小さい顔にはそばかすがたくさん散りばめられているほまれの顔に、新しい髪型はよく似合った。

「あれ?立川さん髪切った?」

 突然背後から声がして、振り返ると木村海音が立っていた。

「あ……あの……えっと」

「似合ってるね」

「はい……ありがとうございます」

 顔が真っ赤になっている自信がある。ああ、こんな近くで笑いかけられている。

 じゃあ、と海音がその場を去って行こうとする。

「とにかく、早くデートに誘っていけるかそうでないか判断しないと。もう二十八なんだよ」

 麗奈の言葉が脳裏に過ぎった。

「あ、あの!」

 裏返った声が出た。

ああ、恥ずかしい。

 穴があったら入ってしまいたい。
 
 こんな声を彼に聞かせてしまっただなんて、何たる不覚。

「どうした?」

 優しく笑って振り返ってくれる。
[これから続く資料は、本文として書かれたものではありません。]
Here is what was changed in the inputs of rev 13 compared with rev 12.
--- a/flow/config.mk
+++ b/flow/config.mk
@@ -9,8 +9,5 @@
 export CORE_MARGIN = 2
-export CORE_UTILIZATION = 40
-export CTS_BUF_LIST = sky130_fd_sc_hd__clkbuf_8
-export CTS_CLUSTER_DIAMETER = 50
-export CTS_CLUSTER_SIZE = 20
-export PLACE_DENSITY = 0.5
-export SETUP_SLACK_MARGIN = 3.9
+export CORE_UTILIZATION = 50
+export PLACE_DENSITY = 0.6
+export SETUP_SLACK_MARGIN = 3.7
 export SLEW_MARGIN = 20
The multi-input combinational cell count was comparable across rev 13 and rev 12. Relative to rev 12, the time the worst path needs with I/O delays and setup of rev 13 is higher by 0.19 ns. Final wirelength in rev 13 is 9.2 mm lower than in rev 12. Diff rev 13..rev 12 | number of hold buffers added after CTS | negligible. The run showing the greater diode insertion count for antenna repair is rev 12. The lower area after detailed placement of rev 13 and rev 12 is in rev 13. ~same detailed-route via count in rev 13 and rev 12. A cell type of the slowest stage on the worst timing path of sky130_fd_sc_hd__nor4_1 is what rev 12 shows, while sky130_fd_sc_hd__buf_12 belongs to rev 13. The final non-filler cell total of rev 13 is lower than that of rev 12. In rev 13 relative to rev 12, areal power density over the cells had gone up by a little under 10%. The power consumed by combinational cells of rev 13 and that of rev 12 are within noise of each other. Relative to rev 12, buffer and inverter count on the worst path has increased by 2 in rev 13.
Source: an optimization exercise on an open RTL-to-GDS flow (aim: small area and a short achievable clock period). Production flows keep margins and buffers that such runs may drop. RTL that was checked went through simulation tests only; none was proved equivalent to the original. The RTL of runs 1 to 5 was laid out without a check of its function. Power and IR drop assume default switching activity. No driver is modelled on the clock port, so clocking that relies on it looks cheaper here than on a real chip.

===== flow/run.sh =====
#!/bin/bash
# synth_recipe.tcl (not shown) runs the flow's synth.tcl, then flattens the netlist and writes it again
# the make line also repeats each setting of config.mk as NAME=value (left out here)
make -C /OpenROAD-flow-scripts/flow DESIGN_CONFIG=/design/flow/config.mk WORK_HOME=/design/flow/orfs CLKGATE_MAP_FILE= SYNTH_SCRIPT=/design/flow/synth_recipe.tcl finish

===== flow/config.mk =====
export PLATFORM = sky130hd
export DESIGN_NAME = video_frame_top
export DESIGN_NICKNAME = video_frame_top
export VERILOG_FILES = /design/flow/design.v
export SDC_FILE = /design/flow/constraint.sdc
export NUM_CORES = 4
export LEC_CHECK = 0
export CAP_MARGIN = 20
export CORE_MARGIN = 2
export CORE_UTILIZATION = 75
export CTS_CLUSTER_DIAMETER = 80
export CTS_CLUSTER_SIZE = 32
export PLACE_DENSITY = 0.85
export SETUP_SLACK_MARGIN = 1.6
export SLEW_MARGIN = 20

===== flow/constraint.sdc =====
create_clock -name core_clock -period 3.5 [get_ports {clk}]
set_input_delay 0.7000 -clock core_clock [delete_from_list [all_inputs] [get_ports {clk}]]
set_output_delay 0.7000 -clock core_clock [all_outputs]
set_load 0.01 [all_outputs]

===== flow/design.v =====
package video_pkg;
   typedef enum logic [1:0] {
      mode_view,
      mode_source,
      mode_copy,
      mode_result
   } mode_t;
   typedef logic [7:0] pixel_t;
   typedef logic [$clog2(16 * 8)-1:0] vaddr_t;
   typedef logic [$clog2(64)-1:0] hcount_t;
   typedef logic [$clog2(30)-1:0] vcount_t;
endpackage
`timescale 1ns/1ps
module video_frame_top
(
   input  logic   clk,
   input  logic   arst_n,
   input  video_pkg::mode_t  mode,
   input  logic   cam_valid,
   input  logic   cam_frame_start,
   input  video_pkg::pixel_t cam_pixel,
   input  logic   copy_start,
   output logic   copy_done,
   output video_pkg::pixel_t vid_pixel,
   output logic   vid_hsync,
   output logic   vid_vsync,
   output logic   vid_blank
);
   logic [5:0] hcount;
   logic [4:0] vcount;
   logic       hblank, vblank, hsync, vsync, blank;
   logic       hwin, vwin;
   logic       next_hblank, next_vblank, next_hwin, next_vwin;
   logic       hreset, vreset;
   assign hreset = (hcount == 6'(64 - 1));
   assign vreset = hreset && (vcount == 5'(30 - 1));
   assign next_hblank = hreset ? 1'b0 : ((hcount == 6'(48 - 1)) ? 1'b1 : hblank);
   assign next_vblank = vreset ? 1'b0 :
                        ((hreset && vcount == 5'(24 - 1)) ? 1'b1 : vblank);
   assign next_hwin   = (hcount == 6'(8 - 1)) ? 1'b1 :
                        ((hcount == 6'(8 + 16 - 1)) ? 1'b0 : hwin);
   assign next_vwin   = (hreset && vcount == 5'(4 - 1)) ? 1'b1 :
                        ((hreset && vcount == 5'(4 + 8 - 1)) ? 1'b0 : vwin);
   video_pkg::mode_t mode_q;
   logic sel_data, sel_fill;
   always_ff @(posedge clk or negedge arst_n) begin
      if (!arst_n) begin
         hcount   <= '0;
         vcount   <= '0;
         hblank   <= 1'b0;
         vblank   <= 1'b0;
         hwin     <= 1'b0;
         vwin     <= 1'b0;
         hsync    <= 1'b1;
         vsync    <= 1'b1;
         blank    <= 1'b1;
         sel_data <= 1'b0;
         sel_fill <= 1'b0;
         mode_q   <= video_pkg::mode_view;
      end else begin
         hcount <= hreset ? '0 : hcount + 1'b1;
         if (hreset) begin
            vcount <= vreset ? '0 : vcount + 1'b1;
         end
         hblank <= next_hblank;
         vblank <= next_vblank;
         hwin   <= next_hwin;
         vwin   <= next_vwin;
         hsync  <= (hcount == 6'(52 - 1)) ? 1'b0 :
                   ((hcount == 6'(58 - 1)) ? 1'b1 : hsync);
         vsync  <= (hreset && vcount == 5'(26 - 1)) ? 1'b0 :
                   ((hreset && vcount == 5'(28 - 1)) ? 1'b1 : vsync);
         blank  <= next_vblank | next_hblank;
         sel_data <= next_hwin && next_vwin && mode_q[0];
         sel_fill <= !(next_vblank || next_hblank) && !(next_hwin && next_vwin);
         mode_q   <= mode;
      end
   end
   logic [6:0] wr_ptr;
   logic [6:0] this_addr;
   logic [3:0] wslot_idx;
   logic [3:0] phc;       
   logic [7:0] wdat, wdat_n;
   logic [2:0] wtag;
   logic [3:0] wx;
   logic       wr0;       
   logic       wrw;       
   logic [15:0] wslot;
   logic [7:0] tap;
   logic       active;
   logic       cam_store;
   assign this_addr = cam_frame_start ? '0 : wr_ptr;
   assign cam_store = cam_valid && (mode == video_pkg::mode_view);
   assign wslot_idx = this_addr[3:0] + phc;
   always_ff @(posedge clk or negedge arst_n) begin
      if (!arst_n) begin
         phc    <= 4'd6;
         wr_ptr <= '0;
         wr0    <= 1'b0;
         wrw    <= 1'b0;
      end else begin
         phc <= phc - 1'b1;
         if (cam_valid) begin
            wr_ptr <= this_addr + 1'b1;
         end else if (cam_frame_start) begin
            wr_ptr <= '0;
         end
         wr0 <= cam_store && (this_addr[6:4] == 3'd0);
         wrw <= cam_store && (this_addr[6:4] != 3'd0);
      end
   end
   always_ff @(posedge clk) begin
      wdat   <= active ? tap : cam_pixel;
      wdat_n <= active ? ~tap : ~cam_pixel;
      wtag   <= this_addr[6:4];
      wx     <= this_addr[3:0];
      for (int s = 0; s < 16; s++) begin
         wslot[s] <= (wslot_idx == 4'(s));
      end
   end
   logic [8:0] cnt;
   logic [2:0] crow;
   logic [5:0] ck;
   logic       ld;     
   logic       last;
   logic [7:0] cdata;
   logic [3:0] bsel;
   logic       wwin;   
   logic [7:0] we1;
   assign crow = cnt[8:6];
   assign ck   = cnt[5:0];
   assign last = active && (cnt == {3'd7, 6'd58});
   always_ff @(posedge clk or negedge arst_n) begin
      if (!arst_n) begin
         active    <= 1'b0;
         cnt       <= '0;
         copy_done <= 1'b0;
      end else begin
         if (active) begin
            cnt <= cnt + 1'b1;
            if (last) active <= 1'b0;
         end else if (copy_start) begin
            active <= 1'b1;
            cnt    <= '0;
         end
         copy_done <= last;
      end
   end
   always_comb begin
      for (int r = 0; r < 8; r++) begin
         we1[r] = wwin && (crow == 3'(r));
      end
   end
   always_ff @(posedge clk or negedge arst_n) begin
      if (!arst_n) begin
         ld   <= 1'b0;
         wwin <= 1'b0;
      end else begin
         ld <= active && (ck >= 6'd25) && (ck <= 6'd40);
         wwin <= active && (ck >= 6'd42) && (ck <= 6'd57);
      end
   end
   logic [7:0] wh_d [16];
   logic [15:0] wh_v;
   logic [15:0] wh_in;
   logic [3:0] xl, xl_n;
   logic [2:0] rl, rl_n, rlm, rlm_n;
   logic [3:0] xc_n;
   logic [2:0] ctag_n;
   logic [7:1] ctag;
   always_comb begin
      for (int j = 0; j < 16; j++) begin
         wh_in[j] = (wrw && wslot[j]) || (j == 15 && ld);
      end
   end
   assign xl_n   = wrw ? wx : xl;
   assign rl_n   = wrw ? wtag : rl;
   assign rlm_n  = wrw ? wtag - 3'd1 : rlm;
   assign xc_n   = ~phc;   
   assign ctag_n = (xc_n <= xl_n) ? rl_n : rlm_n;
   always_ff @(posedge clk or negedge arst_n) begin
      if (!arst_n) begin
         wh_v <= '0;
      end else begin
         for (int j = 0; j < 15; j++) begin
            wh_v[j] <= (wrw && wslot[j]) || wh_v[j+1];
         end
         wh_v[15] <= wrw && wslot[15];
      end
   end
   always_ff @(posedge clk) begin
      for (int j = 0; j < 16; j++) begin
         if (wh_in[j]) begin
            wh_d[j] <= (j % 2 == 1) ? ~wdat : ~wdat_n;
         end else begin
            wh_d[j] <= ~wh_d[(j + 1) % 16];
         end
      end
      xl  <= xl_n;
      rl  <= rl_n;
      rlm <= rlm_n;
      for (int r = 1; r < 8; r++) begin
         ctag[r] <= (ctag_n == 3'(r));
      end
      bsel  <= {phc[2:0], 1'b1};   
      cdata <= ~wh_d[bsel];
   end
   logic [7:0] b0 [8][16];
   logic [7:0] b1 [8][16];
   always_ff @(posedge clk) begin
      for (int j = 0; j < 16; j++) begin
         if (wr0 && wslot[j]) begin
            b0[0][j] <= (j % 2 == 1) ? ~wdat : ~wdat_n;
         end else begin
            b0[0][j] <= ~b0[0][(j + 1) % 16];
         end
      end
      for (int r = 1; r < 8; r++) begin
         for (int j = 0; j < 15; j++) begin
            b0[r][j] <= b0[r][j+1];
         end
         b0[r][15] <= (wh_v[0] && ctag[r]) ? wh_d[0] : b0[r][0];
      end
      for (int r = 0; r < 8; r++) begin
         for (int j = 0; j < 15; j++) begin
            b1[r][j] <= b1[r][j+1];
         end
         b1[r][15] <= we1[r] ? cdata : b1[r][0];
      end
   end
   logic [2:0] rsel;
   logic       bsel1;
   always_ff @(posedge clk) begin
      rsel  <= active ? crow : (vcount[2:0] ^ 3'd4);
      bsel1 <= !active && (mode_q == video_pkg::mode_result);
   end
   assign tap = bsel1 ? b1[rsel][0] : b0[rsel][0];
   logic vid_hsync_n, vid_vsync_n, vid_blank_n;
   assign vid_hsync = ~vid_hsync_n;
   assign vid_vsync = ~vid_vsync_n;
   assign vid_blank = ~vid_blank_n;
   always_ff @(posedge clk or negedge arst_n) begin
      if (!arst_n) begin
         vid_pixel   <= '0;
         vid_hsync_n <= 1'b0;
         vid_vsync_n <= 1'b0;
         vid_blank_n <= 1'b0;
      end else begin
         vid_hsync_n <= ~hsync;
         vid_vsync_n <= ~vsync;
         vid_blank_n <= ~blank;
         vid_pixel <= sel_data ? tap : {sel_fill, 7'd0};
      end
   end
endmodule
素敵すぎて失神してしまいそうだ。

「よかったら、ご、ご……飯に行きませんか?」 

 一生分の勇気を使ったと思った。

「いいよ。今日の業務終わった後とかどうかな?」

 神様がいるとしたら、世界中のありがとうの言葉を使っても感謝し尽くせない。
 
 彼と、彼と一緒にご飯を食べる。

 この五年間、まともに話すらしてこなかったのに。

「い……いいんですか?」

「うん。いいよ。立川さんとあんまり話したことなかったし、話してみたかったしさ」

「う、嬉しいです」

「そんなに喜んでもらえてよかったよ。ちょっと遠いけど、銀座にある地中海料理なんかどうかな?一度行ってみたいなと思ってたんだけど、デートの機会があんまりなくて」

 デートだと思ってくれてるんだ。